The monk jumped to his feet and faced her in a crouch, fingers curled into fists. Mohani recovered as well, turning to the Guar with a savage grin on her face.
“Stop fighting me, Guar! Accept the inevitable.”
“I will tear you apart!” the monk bellowed.
Mohani laughed wildly and launched herself at him. Orrock spun to dodge, but the Agnise landed on her hands and kicked both legs backward. Her feet caught Orrock in the gut. He coughed and staggered backward toward the fire. Tanin tensed over Iona, fearful he’d have to take the giant’s entire weight on himself to protect her from further damage.
“Stop!” he shouted. “You’re going to hurt—”
Mohani paid no attention. She landed from her kick with her back to Orrock, reaching behind her to seize his neck. With a complex martial maneuver that Tanin could only barely process, Mohani flipped the enormous Guar over her shoulder and dropped to the ground, taking Orrock with her.
Orrock’s eyes bulged as Mohani laughed again and squeezed, her biceps rounding. “Tonight, Guar! Tonight is mine! Then you will be rid of me.”
“Stop!” Tanin cried again, helplessly.
Orrock pried at her forearm, which she had pressed tightly to his throat. She had him pinned in such a manner that even as he struggled to move his head side-to-side, his horns could not reach her.
Mohani froze as Tanin pointed his spear at her face, a hand span from one eye. “Whatever it is you’re attacking him for, stop. My people’s lives depend on it. I’m warning you.”
Mohani glared hatefully. “Get that thing out of my face, little Fell, or when I’ve finished with the Guar, I shall twist your head from your body.”
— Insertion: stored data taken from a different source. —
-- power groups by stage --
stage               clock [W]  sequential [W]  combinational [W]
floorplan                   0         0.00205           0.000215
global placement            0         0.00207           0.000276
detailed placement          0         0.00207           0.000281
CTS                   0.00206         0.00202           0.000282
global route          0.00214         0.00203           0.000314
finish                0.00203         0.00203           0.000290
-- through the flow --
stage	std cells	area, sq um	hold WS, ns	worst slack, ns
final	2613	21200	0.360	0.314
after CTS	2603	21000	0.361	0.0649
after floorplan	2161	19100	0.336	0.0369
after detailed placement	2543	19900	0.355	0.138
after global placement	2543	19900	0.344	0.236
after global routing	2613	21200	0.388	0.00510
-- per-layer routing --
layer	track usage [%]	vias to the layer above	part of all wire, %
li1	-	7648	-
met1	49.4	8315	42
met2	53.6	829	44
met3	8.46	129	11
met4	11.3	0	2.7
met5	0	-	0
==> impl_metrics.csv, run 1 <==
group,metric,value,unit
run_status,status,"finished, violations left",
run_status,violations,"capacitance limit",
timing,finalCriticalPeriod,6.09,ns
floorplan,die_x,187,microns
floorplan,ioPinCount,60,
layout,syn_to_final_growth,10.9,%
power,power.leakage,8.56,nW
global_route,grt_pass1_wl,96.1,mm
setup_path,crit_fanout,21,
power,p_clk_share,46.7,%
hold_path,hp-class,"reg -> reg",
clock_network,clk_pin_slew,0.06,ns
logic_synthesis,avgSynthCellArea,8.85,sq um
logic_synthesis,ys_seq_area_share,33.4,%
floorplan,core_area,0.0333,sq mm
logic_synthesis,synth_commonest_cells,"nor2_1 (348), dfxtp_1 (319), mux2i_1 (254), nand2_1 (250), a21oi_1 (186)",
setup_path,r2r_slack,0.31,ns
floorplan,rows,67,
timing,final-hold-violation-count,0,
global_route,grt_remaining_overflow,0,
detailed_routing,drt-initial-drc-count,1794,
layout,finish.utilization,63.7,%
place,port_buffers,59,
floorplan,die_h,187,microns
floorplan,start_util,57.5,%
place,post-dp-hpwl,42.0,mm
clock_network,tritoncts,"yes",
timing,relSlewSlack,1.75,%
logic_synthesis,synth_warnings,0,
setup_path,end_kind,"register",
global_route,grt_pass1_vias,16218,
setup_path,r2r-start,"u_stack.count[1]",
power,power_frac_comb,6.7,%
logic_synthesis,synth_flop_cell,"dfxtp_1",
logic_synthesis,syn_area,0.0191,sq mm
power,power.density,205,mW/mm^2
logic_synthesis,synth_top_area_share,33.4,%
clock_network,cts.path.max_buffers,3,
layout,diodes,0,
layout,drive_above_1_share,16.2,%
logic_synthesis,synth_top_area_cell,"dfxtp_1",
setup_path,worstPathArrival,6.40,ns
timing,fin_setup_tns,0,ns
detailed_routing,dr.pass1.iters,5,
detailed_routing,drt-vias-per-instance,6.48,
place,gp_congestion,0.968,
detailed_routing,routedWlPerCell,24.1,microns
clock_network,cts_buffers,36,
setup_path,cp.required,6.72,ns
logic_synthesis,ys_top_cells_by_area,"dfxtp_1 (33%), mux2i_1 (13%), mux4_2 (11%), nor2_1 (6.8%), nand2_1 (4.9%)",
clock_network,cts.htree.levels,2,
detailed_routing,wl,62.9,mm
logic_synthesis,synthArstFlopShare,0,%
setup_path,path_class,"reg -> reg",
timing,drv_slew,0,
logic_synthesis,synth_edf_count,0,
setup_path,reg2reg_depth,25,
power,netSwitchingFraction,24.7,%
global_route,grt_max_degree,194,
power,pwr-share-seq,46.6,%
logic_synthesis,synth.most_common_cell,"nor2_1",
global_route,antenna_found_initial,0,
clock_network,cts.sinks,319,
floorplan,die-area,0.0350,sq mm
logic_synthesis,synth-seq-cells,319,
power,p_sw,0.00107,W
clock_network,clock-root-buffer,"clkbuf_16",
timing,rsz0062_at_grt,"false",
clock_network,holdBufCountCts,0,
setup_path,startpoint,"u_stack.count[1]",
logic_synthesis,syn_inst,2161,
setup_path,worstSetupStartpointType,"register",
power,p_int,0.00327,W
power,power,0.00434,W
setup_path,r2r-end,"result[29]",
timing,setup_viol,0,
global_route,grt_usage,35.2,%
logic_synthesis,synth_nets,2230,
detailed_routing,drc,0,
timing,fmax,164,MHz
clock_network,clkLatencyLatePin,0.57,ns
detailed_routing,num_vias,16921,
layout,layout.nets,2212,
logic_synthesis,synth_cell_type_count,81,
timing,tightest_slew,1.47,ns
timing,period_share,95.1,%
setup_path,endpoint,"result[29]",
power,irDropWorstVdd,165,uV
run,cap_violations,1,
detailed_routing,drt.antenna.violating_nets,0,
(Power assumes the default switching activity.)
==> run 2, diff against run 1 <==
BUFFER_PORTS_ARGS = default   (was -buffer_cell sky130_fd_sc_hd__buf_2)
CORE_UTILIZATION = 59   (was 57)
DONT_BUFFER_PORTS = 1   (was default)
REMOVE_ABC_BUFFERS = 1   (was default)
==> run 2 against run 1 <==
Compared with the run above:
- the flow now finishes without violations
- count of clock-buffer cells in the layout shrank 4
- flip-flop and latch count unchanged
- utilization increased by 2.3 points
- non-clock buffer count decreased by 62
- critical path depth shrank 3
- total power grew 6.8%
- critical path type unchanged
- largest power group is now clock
## src/rtl/mem_arb_pkg.sv

```systemverilog
// Shared types and defaults for the memory port arbiter.
// The optional perf counters in mem_port_arbiter are enabled with MEM_ARB_PERF_EN.
package mem_arb_pkg;
  typedef enum logic [1:0] {IDLE, ISSUE, WAIT, RESP} arb_state_e;

  localparam logic GNT_IF = 1'b0;
  localparam logic GNT_D  = 1'b1;

  localparam int MEM_LAT_DEF   = 1;
  localparam int MAX_DEFER_DEF = 3;
endpackage

```

## src/rtl/mem_arb_lat_timer.sv

```systemverilog
// Load/decrement counter that flags the final cycle of the memory latency window.
module mem_arb_lat_timer #(
  parameter int LAT = 1
) (
  input  logic clk,
  input  logic rst,
  input  logic load,
  input  logic dec,
  output logic last
);
  localparam int CNT_W = $clog2(LAT + 1);

  logic [CNT_W-1:0] cnt_q, cnt_d;

  always_comb begin
    cnt_d = cnt_q;
    if (load)
      cnt_d = CNT_W'(LAT);
    else if (dec && cnt_q != '0)
      cnt_d = cnt_q - CNT_W'(1);
  end

  always_ff @(posedge clk) begin
    if (rst) cnt_q <= '0;
    else     cnt_q <= cnt_d;
  end

  assign last = (cnt_q == CNT_W'(1));
endmodule

```

## src/rtl/mem_port_arbiter.sv

```systemverilog
// Arbitrates fetch and data-stage accesses onto one fixed-latency memory port.
// Define MEM_ARB_PERF_EN to add saturating stall-cycle counters.
module mem_port_arbiter
  import mem_arb_pkg::*;
#(
  parameter int W         = 16,
  parameter int ADDR_W    = 16,
  parameter int MEM_LAT   = MEM_LAT_DEF,
  parameter int MAX_DEFER = MAX_DEFER_DEF
) (
  input  logic              clk,
  input  logic              rst,
  input  logic              if_req,
  input  logic [ADDR_W-1:0] if_addr,
  output logic              if_ack,
  output logic [W-1:0]      if_rdata,
  output logic              if_stall,
  input  logic              d_req,
  input  logic              d_we,
  input  logic [ADDR_W-1:0] d_addr,
  input  logic [W-1:0]      d_wdata,
  output logic              d_ack,
  output logic [W-1:0]      d_rdata,
  output logic              d_stall,
  output logic              mem_en,
  output logic              mem_we,
  output logic [ADDR_W-1:0] mem_addr,
  output logic [W-1:0]      mem_wdata,
  input  logic [W-1:0]      mem_rdata,
`ifdef MEM_ARB_PERF_EN
  output logic [15:0]       perf_if_stall_cnt,
  output logic [15:0]       perf_d_stall_cnt,
`endif
  output logic              busy
);
  localparam int DEFER_W = $clog2(MAX_DEFER + 1);

  arb_state_e        state_q, state_d;
  logic              gnt_q, gnt_d, gnt_sel;
  logic              mem_en_q, mem_en_d, mem_we_q, mem_we_d;
  logic [ADDR_W-1:0] mem_addr_q, mem_addr_d;
  logic [W-1:0]      mem_wdata_q, mem_wdata_d;
  logic              if_ack_q, if_ack_d, d_ack_q, d_ack_d;
  logic [W-1:0]      if_rdata_q, if_rdata_d, d_rdata_q, d_rdata_d;
  logic [DEFER_W-1:0] defer_q, defer_d;
  logic              defer_max, lat_load, lat_dec, lat_last;

  assign lat_load = (state_q == ISSUE);
  assign lat_dec  = (state_q == WAIT);

  mem_arb_lat_timer #(.LAT(MEM_LAT)) u_lat (
    .clk  (clk),
    .rst  (rst),
    .load (lat_load),
    .dec  (lat_dec),
    .last (lat_last)
  );

  // Data wins a tie unless fetch has already been passed over MAX_DEFER times.
  assign defer_max = (defer_q == DEFER_W'(MAX_DEFER));
  assign gnt_sel   = (d_req && !(if_req && defer_max)) ? GNT_D : GNT_IF;

  always_ff @(posedge clk) begin
    if (rst) state_q <= IDLE;
    else     state_q <= state_d;
  end

  always_comb begin
    state_d = state_q;
    case (state_q)
      IDLE:    if (if_req || d_req) state_d = ISSUE;
      ISSUE:   state_d = WAIT;
      WAIT:    if (lat_last) state_d = RESP;
      RESP:    state_d = IDLE;
      default: state_d = IDLE;
    endcase
  end

  always_comb begin
    gnt_d       = gnt_q;
    mem_en_d    = 1'b0;
    mem_we_d    = mem_we_q;
    mem_addr_d  = mem_addr_q;
    mem_wdata_d = mem_wdata_q;
    if_ack_d    = 1'b0;
    d_ack_d     = 1'b0;
    if_rdata_d  = if_rdata_q;
    d_rdata_d   = d_rdata_q;
    defer_d     = defer_q;
    case (state_q)
      IDLE: begin
        if (if_req || d_req) begin
          gnt_d    = gnt_sel;
          mem_en_d = 1'b1;
          if (gnt_sel == GNT_D) begin
            mem_we_d    = d_we;
            mem_addr_d  = d_addr;
            mem_wdata_d = d_wdata;
            if (if_req && !defer_max) defer_d = defer_q + DEFER_W'(1);
          end else begin
            mem_we_d    = 1'b0;
            mem_addr_d  = if_addr;
            mem_wdata_d = '0;
            defer_d     = '0;
          end
        end
      end
      WAIT: begin
        if (lat_last) begin
          if (gnt_q == GNT_IF) begin
            if_rdata_d = mem_rdata;
            if_ack_d   = 1'b1;
          end else begin
            d_ack_d = 1'b1;
            if (!mem_we_q) d_rdata_d = mem_rdata;
          end
        end
      end
      default: ;
    endcase
  end

  always_ff @(posedge clk) begin
    if (rst) begin
      gnt_q       <= GNT_IF;
      mem_en_q    <= 1'b0;
      mem_we_q    <= 1'b0;
      mem_addr_q  <= '0;
      mem_wdata_q <= '0;
      if_ack_q    <= 1'b0;
      d_ack_q     <= 1'b0;
      if_rdata_q  <= '0;
      d_rdata_q   <= '0;
      defer_q     <= '0;
    end else begin
      gnt_q       <= gnt_d;
      mem_en_q    <= mem_en_d;
      mem_we_q    <= mem_we_d;
      mem_addr_q  <= mem_addr_d;
      mem_wdata_q <= mem_wdata_d;
      if_ack_q    <= if_ack_d;
      d_ack_q     <= d_ack_d;
      if_rdata_q  <= if_rdata_d;
      d_rdata_q   <= d_rdata_d;
      defer_q     <= defer_d;
    end
  end

  assign if_ack    = if_ack_q;
  assign d_ack     = d_ack_q;
  assign if_rdata  = if_rdata_q;
  assign d_rdata   = d_rdata_q;
  assign mem_en    = mem_en_q;
  assign mem_we    = mem_we_q;
  assign mem_addr  = mem_addr_q;
  assign mem_wdata = mem_wdata_q;
  assign busy      = (state_q != IDLE);
  assign if_stall  = if_req & ~if_ack_q;
  assign d_stall   = d_req & ~d_ack_q;

`ifdef MEM_ARB_PERF_EN
  logic [15:0] perf_if_q, perf_d_q;

  always_ff @(posedge clk) begin
    if (rst) begin
      perf_if_q <= '0;
      perf_d_q  <= '0;
    end else begin
      if (if_stall && perf_if_q != 16'hFFFF) perf_if_q <= perf_if_q + 16'd1;
      if (d_stall && perf_d_q != 16'hFFFF)   perf_d_q  <= perf_d_q + 16'd1;
    end
  end

  assign perf_if_stall_cnt = perf_if_q;
  assign perf_d_stall_cnt  = perf_d_q;
`endif
endmodule
```
## src/rtl/lane_pipe_pkg.sv

```systemverilog
// Shared types and helpers for the multi-lane skid pipeline.
// The beat typedef describes the default 4-lane, 8-bit configuration.
package lane_pipe_pkg;

    localparam int unsigned MAX_STAGES = 4;
    localparam int unsigned DEF_LANES  = 4;
    localparam int unsigned DEF_DW     = 8;

    typedef struct packed {
        logic [DEF_LANES-1:0]        mask;
        logic [DEF_LANES*DEF_DW-1:0] data;
    } lane_beat_t;

    // Counter must represent 0..2*stages inclusive.
    function automatic int unsigned calc_ocw(input int unsigned stages);
        return $clog2(2 * stages + 1);
    endfunction

endpackage

```

## src/rtl/lane_skid_slice.sv

```systemverilog
// Two-entry skid register slice: main register feeds downstream, skid absorbs one
// beat while main is stalled. Upstream ready is purely registered (!skid_full).
module lane_skid_slice
    import lane_pipe_pkg::*;
#(
    parameter int unsigned W = 36
) (
    input  logic         clk,
    input  logic         reset,
    input  logic         flush,
    input  logic [W-1:0] up_data,
    input  logic         up_valid,
    output logic         up_ready,
    output logic [W-1:0] dn_data,
    output logic         dn_valid,
    input  logic         dn_ready
);

    logic [W-1:0] main_q;
    logic [W-1:0] skid_q;
    logic         main_full_q;
    logic         skid_full_q;
    logic         accept;
    logic         pop;

    assign up_ready = !skid_full_q;
    assign accept   = up_valid && !skid_full_q;
    assign pop      = main_full_q && dn_ready;
    assign dn_data  = main_q;
    assign dn_valid = main_full_q;

    always_ff @(posedge clk) begin
        if (!reset) begin
            main_q      <= '0;
            skid_q      <= '0;
            main_full_q <= 1'b0;
            skid_full_q <= 1'b0;
        end else if (flush) begin
            main_full_q <= 1'b0;
            skid_full_q <= 1'b0;
        end else if (pop && skid_full_q) begin
            // Skid full implies up_ready is low, so no accept can coincide.
            main_q      <= skid_q;
            skid_full_q <= 1'b0;
        end else if (accept && (!main_full_q || pop)) begin
            main_q      <= up_data;
            main_full_q <= 1'b1;
        end else if (accept) begin
            skid_q      <= up_data;
            skid_full_q <= 1'b1;
        end else if (pop) begin
            main_full_q <= 1'b0;
        end
    end

endmodule

```

## src/rtl/lane_pipe_skid.sv

```systemverilog
// Multi-lane retiming pipeline: STAGES skid slices in series carrying lane data plus
// lane mask, with group backpressure, synchronous flush and an occupancy counter.
module lane_pipe_skid
    import lane_pipe_pkg::*;
#(
    parameter  int unsigned LANES  = 4,
    parameter  int unsigned DW     = 8,
    parameter  int unsigned STAGES = 2,
    localparam int unsigned OCW    = calc_ocw(STAGES)
) (
    input  logic                clk,
    input  logic                reset,
    input  logic                flush,
    input  logic [LANES*DW-1:0] in_data,
    input  logic [LANES-1:0]    in_valid,
    output logic                in_ready,
    output logic [LANES*DW-1:0] out_data,
    output logic [LANES-1:0]    out_valid,
    input  logic                out_ready,
    output logic [OCW-1:0]      occupancy
);

    localparam int unsigned BW = LANES * (DW + 1);

    logic [BW-1:0] link_data  [STAGES+1];
    logic          link_valid [STAGES+1];
    logic          link_ready [STAGES+1];
    logic          accept;
    logic          pop;
    logic [OCW-1:0] occ_q;

    // Beat layout: mask in the top LANES bits, lane data below.
    assign link_data[0]       = {in_valid, in_data};
    assign link_valid[0]      = |in_valid;
    assign link_ready[STAGES] = out_ready;

    for (genvar i = 0; i < STAGES; i++) begin : g_slice
        lane_skid_slice #(
            .W (BW)
        ) u_slice (
            .clk      (clk),
            .reset    (reset),
            .flush    (flush),
            .up_data  (link_data[i]),
            .up_valid (link_valid[i]),
            .up_ready (link_ready[i]),
            .dn_data  (link_data[i+1]),
            .dn_valid (link_valid[i+1]),
            .dn_ready (link_ready[i+1])
        );
    end

    assign in_ready  = reset && !flush && link_ready[0];
    assign out_data  = link_data[STAGES][LANES*DW-1:0];
    assign out_valid = link_valid[STAGES] ? link_data[STAGES][BW-1 -: LANES] : '0;

    assign accept = (|in_valid) && in_ready;
    assign pop    = link_valid[STAGES] && out_ready;

    always_ff @(posedge clk) begin
        if (!reset || flush) begin
            occ_q <= '0;
        end else if (accept && !pop) begin
            occ_q <= occ_q + OCW'(1);
        end else if (pop && !accept) begin
            occ_q <= occ_q - OCW'(1);
        end
    end

    assign occupancy = occ_q;

endmodule

```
Tanin inched closer, heart pounding. “I’m serious, Mohani. I need him.”
“I need him.”
“For the last time . . .”
Orrock took advantage of the Agnise’s distraction. He jabbed a fist behind himself, landing it against Mohani’s already damaged nose. The blow loosened her grip just enough for Orrock to wriggle out of the choke and regain his feet. Breathing hard, the Guar gestured furiously with one fist.
“Leave now, Agnise. I will not have these interruptions any longer. Go!”
Keeping her eyes on Tanin—he saw that the tip of the spear shook in his hands—Mohani slid backward until she had enough room to stand. “I will not. Besides . . . now I want to see this Fell ripped apart by a water dragon.”
“So be it,” Orrock said, which should not have surprised Tanin yet somehow still did. “But next time I will not be so gentle.”
Mohani laughed, but the craziness had dropped from it. “Nor I, Guar.”
She brushed herself off and pushed past Tanin, who did nothing to stop her. She went back into the forest where she had launched her attack, rustled in the underbrush, and came back with two small, dead, furry creatures in her hand. She dropped beside the fire and tore the skin from one of them with the hands of a practiced hunter, the sound of its flesh separating from muscle making Tanin cover his mouth with the back of his hand.
“Why do you fight?” he asked quickly as his appetite disappeared.
Orrock snarled and hiked back into his nest in the tree.
“Why do any creatures fight?” Mohani stabbed an improvised skewer through the skinless meal. “To take what is theirs.”
Tanin heard Orrock grumble something in response but the words were too muffled for him to hear. He carefully slid back to Iona’s side and knelt while Mohani continued preparing her meal—she did not seem to intend to share it, which, as the hides of the animals steamed in the growing cold, did not bother Tanin in the least.
If this was the best army he could assemble to help him save Memine, his chances were indeed as dismal as Orrock believed.